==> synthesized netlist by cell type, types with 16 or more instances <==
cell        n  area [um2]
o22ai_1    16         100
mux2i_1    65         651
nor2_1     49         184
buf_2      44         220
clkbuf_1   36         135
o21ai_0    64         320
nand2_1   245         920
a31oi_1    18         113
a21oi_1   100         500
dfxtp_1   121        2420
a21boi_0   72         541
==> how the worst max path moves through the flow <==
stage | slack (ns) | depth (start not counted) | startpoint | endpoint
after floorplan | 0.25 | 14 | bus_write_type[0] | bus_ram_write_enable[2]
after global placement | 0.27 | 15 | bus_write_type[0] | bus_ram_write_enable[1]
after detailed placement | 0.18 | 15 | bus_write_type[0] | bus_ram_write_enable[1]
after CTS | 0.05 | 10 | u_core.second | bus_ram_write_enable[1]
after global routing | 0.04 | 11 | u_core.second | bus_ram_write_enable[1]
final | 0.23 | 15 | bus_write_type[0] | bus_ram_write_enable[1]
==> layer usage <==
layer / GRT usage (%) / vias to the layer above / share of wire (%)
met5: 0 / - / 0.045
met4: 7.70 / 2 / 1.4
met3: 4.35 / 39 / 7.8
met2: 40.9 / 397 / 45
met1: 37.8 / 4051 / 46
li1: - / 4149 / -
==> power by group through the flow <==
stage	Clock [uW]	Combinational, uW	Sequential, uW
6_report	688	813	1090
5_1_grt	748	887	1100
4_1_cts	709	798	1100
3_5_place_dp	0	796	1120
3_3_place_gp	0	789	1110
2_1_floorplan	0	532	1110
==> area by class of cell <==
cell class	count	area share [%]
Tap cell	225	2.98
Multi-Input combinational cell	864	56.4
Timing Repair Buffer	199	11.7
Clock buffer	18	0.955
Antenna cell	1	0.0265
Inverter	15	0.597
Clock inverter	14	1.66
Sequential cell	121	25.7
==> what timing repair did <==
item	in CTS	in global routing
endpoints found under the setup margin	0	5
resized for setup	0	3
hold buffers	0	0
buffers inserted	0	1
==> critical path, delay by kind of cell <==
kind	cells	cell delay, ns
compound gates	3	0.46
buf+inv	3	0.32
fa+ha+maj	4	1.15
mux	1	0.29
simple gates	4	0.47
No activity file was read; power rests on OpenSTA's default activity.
==> config.mk <==
export PLATFORM = sky130hd
export DESIGN_NAME = seq_detect_param
export DESIGN_NICKNAME = d
export VERILOG_FILES = /design/src/rtl/seq_detect_param.sv
export SDC_FILE = /design/constraint.sdc
export NUM_CORES = 1
export LEC_CHECK = 0
export ABC_CLOCK_PERIOD_IN_PS = 1800
export CORE_AREA = 8 8 45 47
export CTS_BUF_LIST = sky130_fd_sc_hd__clkbuf_8
export CTS_CLUSTER_DIAMETER = 40
export DETAILED_ROUTE_END_ITERATION = 10
export DIE_AREA = 0 0 53 55
export PLACE_DENSITY = 0.72
export SYNTH_ARGS = -nofsm -noshare
export SYNTH_HDL_FRONTEND = slang
export SYNTH_SLANG_ARGS = --single-unit
==> constraint.sdc <==
create_clock -name clk -period 1.8 [get_ports clk]
set_input_delay 0.45 -clock clk [delete_from_list [all_inputs] [get_ports clk]]
set_output_delay 0.45 -clock clk [all_outputs]
set_load 0.005 [all_outputs]
==> src/rtl/seq_detect_param.sv <==
// Serial pattern detector with selectable overlap, a sync clear and a Moore detect pulse.
// The saturating det_cnt counter exists only when SEQ_DETECT_CNT_EN is defined; otherwise det_cnt is tied to 0.
module seq_detect_param #(
    parameter int              PAT_W   = 4,
    parameter logic [PAT_W-1:0] PATTERN = 4'b1101,
    parameter int              CNT_W   = 8
) (
    input  logic             clk,
    input  logic             rst,
    input  logic             in,
    input  logic             in_valid,
    input  logic             overlap_en,
    input  logic             clr,
    output logic             out,
    output logic [CNT_W-1:0] det_cnt
);

    localparam int             FW   = $clog2(PAT_W + 1);
    localparam logic [FW-1:0]  FULL = FW'(PAT_W);

    generate
        if (PAT_W < 2 || PAT_W > 16) begin : g_bad_pat_w
            $fatal(1, "seq_detect_param: PAT_W=%0d outside 2..16", PAT_W);
        end
        if (CNT_W < 1) begin : g_bad_cnt_w
            $fatal(1, "seq_detect_param: CNT_W=%0d must be at least 1", CNT_W);
        end
    endgenerate

    logic [PAT_W-1:0] hist_q, hist_d, shifted;
    logic [FW-1:0]    fill_q, fill_d, fill_inc;
    logic             out_q;
    logic             match;

    always_comb begin
        hist_d   = hist_q;
        fill_d   = fill_q;
        match    = 1'b0;
        shifted  = {hist_q[PAT_W-2:0], in};
        fill_inc = (fill_q == FULL) ? FULL : fill_q + 1'b1;
        // clr outranks a bit arriving on the same edge; that bit is dropped
        if (clr) begin
            hist_d = '0;
            fill_d = '0;
        end else if (in_valid) begin
            hist_d = shifted;
            fill_d = fill_inc;
            if (fill_inc == FULL && shifted == PATTERN) begin
                match = 1'b1;
                if (!overlap_en)
                    fill_d = '0;
            end
        end
    end

    always_ff @(posedge clk or negedge rst) begin
        if (!rst) begin
            hist_q <= '0;
            fill_q <= '0;
            out_q  <= 1'b0;
        end else begin
            hist_q <= hist_d;
            fill_q <= fill_d;
            out_q  <= match;
        end
    end

    assign out = out_q;

`ifdef SEQ_DETECT_CNT_EN
    logic [CNT_W-1:0] cnt_q;

    always_ff @(posedge clk or negedge rst) begin
        if (!rst)
            cnt_q <= '0;
        else if (clr)
            cnt_q <= '0;
        else if (match && cnt_q != {CNT_W{1'b1}})
            cnt_q <= cnt_q + 1'b1;
    end

    assign det_cnt = cnt_q;
`else
    assign det_cnt = '0;
`endif

endmodule

==> key figures <==
Status
  • Outcome: completed

STA
  • Setup violators final: 0
  • Final hold viol count: 0
  • Max Clock Skew: around 0.00063 ns
  • Fmax: 0.6482 GHz
  • TNS Setup: 0 ns
  • Min Tclk post-route: approximately 1.5 ns
  • Max-slew violations: 0
  • Unrepaired setup endpoints after global routing: false
  • Final critical-path share of the clock period: a little under nine tenths

Setup path
  • Startpoint Class: flop
  • Data arrival, critical path: approximately 1.6 ns
  • Req. time, crit path: roughly 1.9 ns
  • Critical setup path kind: reg2reg
  • CP Cell Sequence: inv_1, ha_1, or3b_1, nor4_1, o21ai_0
  • Worst path max stage delay: between 0.3 and 0.4 ns
  • CP max-delay cell: or3b_1
  • Worst-path fanout max: 4
  • Top Family by Delay on Critical Path: simple AND/OR/NAND/NOR gates
  • Worst setup EP type: flop
  • Buf/Inv on CP: 1

CTS
  • Post-cts resize count: 0
  • Post-CTS setup buffer count: 0
  • CTS Hold Bufs: 0
  • CTS tree: built
  • Worst skew pair latency: 0.22 ns
  • Clk root buf: clkbuf_8
  • CTS Buffer Depth: 2
  • H-tree Lvls: 1
  • Worst-path clk slew: around 0.040 ns
  • Clk sinks: 7
  • CTS Buf Count: 3

Global routing
  • Vias in the first global route: about 320
  • GR Util All Layers: under 10%
  • Antenna violations before repair: 0
  • First-pass GRT wire length: around 1.2 mm
  • Largest net degree at the start of global routing: 9
  • Overflow after GRT: 0

Run
  • Max_cap viols: 0

Drt
  • Vias: 300
  • Residual DRC: 0
  • Routed wire length per instance: about 11 um
  • Drt pass-1 iters: 4
  • First DRT Iteration DRCs: 5
  • Wirelength, routed: around 740 um
  • Post-route ant nets: 0
  • Vias/cell: around 4.3

Power
  • P_leak: roughly 0.26 nW
  • Max VDD drop: 0.5042 mV
  • PwrDens: roughly 830 nW/um2

Cells and area
  • Layout fillers: about 150
  • Area Growth Syn to Fin: 22.32%
  • Share of layout cells above drive strength 1: under 10%
  • Nets: 63
  • Ant. Diodes: 0
  • Final Cell Area: ~500 um2

Placed design
  • Port Buffer Count: 6
  • Placer Congestion: 0.8008
  • Post-DP HPWL: between 600 and 700 um
  • Dpl cell area: 469.2 um2

Yosys
  • Post-Synth XOR/XNOR Area: 0%
  • Synthesized flop and latch total: 7
  • Register area share after synthesis: around two fifths
  • Post-Syn Area per Cell: slightly above 9 um2
  • Synth Area in Adders: 5.952%
  • Synth area leader: dfrtp_1
  • Post-synth cell types: 19
  • Compound-Gate Fraction of Synth Area: 5.655%
  • Share of the synthesized area in the top cell type: 41.67%
  • Syn Std Cell Area: 420.4 um2
  • Yosys warnings: 0
  • Simple-Gate Fraction of Synth Area: a little under a fifth
  • Synth top area cells: dfrtp_1 42%, buf_4 14%, mux2i_1 9.5%, ha_1 6.0%, nor2_1 4.5%
  • Syn Inst Count: 45
  • Post-synthesis mux area share: under 10%
  • Main combinational cell family by area after synthesis: simple AND/OR/NAND/NOR gates

Min path
  • HP Class: in2async

Die
  • Initial Utilization: between 30% and 40%
  • Die ar.: a little under 3000 um2
  • IO Pins: 15
  • Die W: between 50 and 60 um
  • Die height: between 50 and 60 um
  • Rows: 14
  • Core box area: roughly 1400 um2
[worst reg2reg max path, cell delays in order, from the launching register on]
cell and delay (ns):
dfrtp_1 0.38, inv_1 0.07, ha_1 0.31, or3b_1 0.39, nor4_1 0.16, o21ai_0 0.10
[power by group]
| part | internal, mW | switching (mW) |
|---|---|---|
| clock | 0.147 | 0.0628 |
| combinational | 0.0241 | 0.0255 |
| sequential | 0.164 | 0.00491 |
| total | 0.335 | 0.0933 |
[final timing paths]
kind | to | slack, ns | cells past startpoint | start
worst min-delay path | hist_q[0]$_DFFE_PN0P_ | 0.49 | 1 | rst
worst max-delay path | fill_q[2]$_DFFE_PN0P_ | 0.26 | 5 | fill_q[0]$_DFFE_PN0P_
worst max register to register | fill_q[2]$_DFFE_PN0P_ | 0.26 | 5 | fill_q[0]$_DFFE_PN0P_
max in group asynchronous | out$_DFF_PN0_ | 1.08 | 1 | rst
min in group clk | hist_q[2]$_DFFE_PN0P_ | 0.52 | 2 | hist_q[2]$_DFFE_PN0P_
worst min register to register | hist_q[2]$_DFFE_PN0P_ | 0.52 | 2 | hist_q[2]$_DFFE_PN0P_
[Yosys cell counts]
master and n:
buf_4 8, ha_1 2, a21oi_1 2, inv_1 3, nand3_1 1, conb_1 1
buf_2 1, nor3_1 1, and2b_1 1, o21ai_0 1, o2111ai_1 1, dfrtp_1 7
nor2_1 5, nor4_1 1, nand3b_1 1, mux2i_1 4, nand2b_1 1, or3b_1 1
nand2_1 3
[cells by family (layout without fill, tap and decap cells)]
logic type / Yosys count / count (layout)
compound gates: 4 / 4
fa+ha+maj: 2 / 2
buf+inv: 12 / 14
flops: 7 / 7
mux: 4 / 4
other cells: 1 / 8
simple gates: 15 / 15
[routing by layer]
metal  track usage, %  wire [um]  vias to the layer above
met1            6.163        314                      136
met5                0          0                        -
met2            8.398        319                       12
li1                 -          -                      148
met3            1.604         56                        4
met4            10.34         47                        0
[sequential cells by signal, indices dropped and copies added, names as in the netlist]
| name | cells |
|---|---|
| fill_q | 3 |
| hist_q | 3 |
| out | 1 |
[cells in the final DEF (no fill, tap or decap)]
| cell | Yosys | final |
|---|---|---|
| a21oi_1 | 2 | 2 |
| and2b_1 | 1 | 1 |
| buf_4 | 8 | 1 |
| clkbuf_8 | 0 | 3 |
| clkdlybuf4s50_1 | 0 | 6 |
| conb_1 | 1 | 8 |
| dfrtp_1 | 7 | 7 |
| ha_1 | 2 | 2 |
| inv_1 | 3 | 4 |
| mux2i_1 | 4 | 4 |
| nand2_1 | 3 | 3 |
| nand2b_1 | 1 | 1 |
| nand3_1 | 1 | 1 |
| nand3b_1 | 1 | 1 |
| nor2_1 | 5 | 5 |
| nor3_1 | 1 | 1 |
| nor4_1 | 1 | 1 |
| o2111ai_1 | 1 | 1 |
| o21ai_0 | 1 | 1 |
| or3b_1 | 1 | 1 |
[area by class of cell]
type / instances / area (um2) / share of cell area, %
multi-input cells: 33 / 195.2 / 37.96
flip-flops and latches: 7 / 175.2 / 34.06
repair buffers: 7 / 67.56 / 13.14
clock buffers: 3 / 41.29 / 8.029
well taps: 16 / 20.02 / 3.893
inverters: 3 / 11.26 / 2.190
clock inverters: 1 / 3.754 / 0.7299
[through the flow]
step | total power [mW] | instances | setup WS, ns | hold WS, ns | utilization (%)
3_3_place_gp | 0.2190 | 66 | 0.1218 | 0.5134 | 33.91
4_1_cts | 0.4363 | 70 | 0.2435 | 0.4902 | 37.16
5_1_grt | 0.4516 | 70 | 0.1301 | 0.5142 | 37.16
3_5_place_dp | 0.2213 | 66 | 0.1181 | 0.5225 | 33.91
6_report | 0.4284 | 70 | 0.2573 | 0.4877 | 37.16
2_1_floorplan | 0.2107 | 52 | 0.3517 | 0.1544 | -
Power figures use the tool's default switching activity.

Exercise brief: Retype word for word everything in the listing above from the line that holds "stage | slack" down to the line that holds "after CTS |". Keep both end lines and leave out the rest.

Your solution:
stage | slack (ns) | depth (start not counted) | startpoint | endpoint
after floorplan | 0.25 | 14 | bus_write_type[0] | bus_ram_write_enable[2]
after global placement | 0.27 | 15 | bus_write_type[0] | bus_ram_write_enable[1]
after detailed placement | 0.18 | 15 | bus_write_type[0] | bus_ram_write_enable[1]
after CTS | 0.05 | 10 | u_core.second | bus_ram_write_enable[1]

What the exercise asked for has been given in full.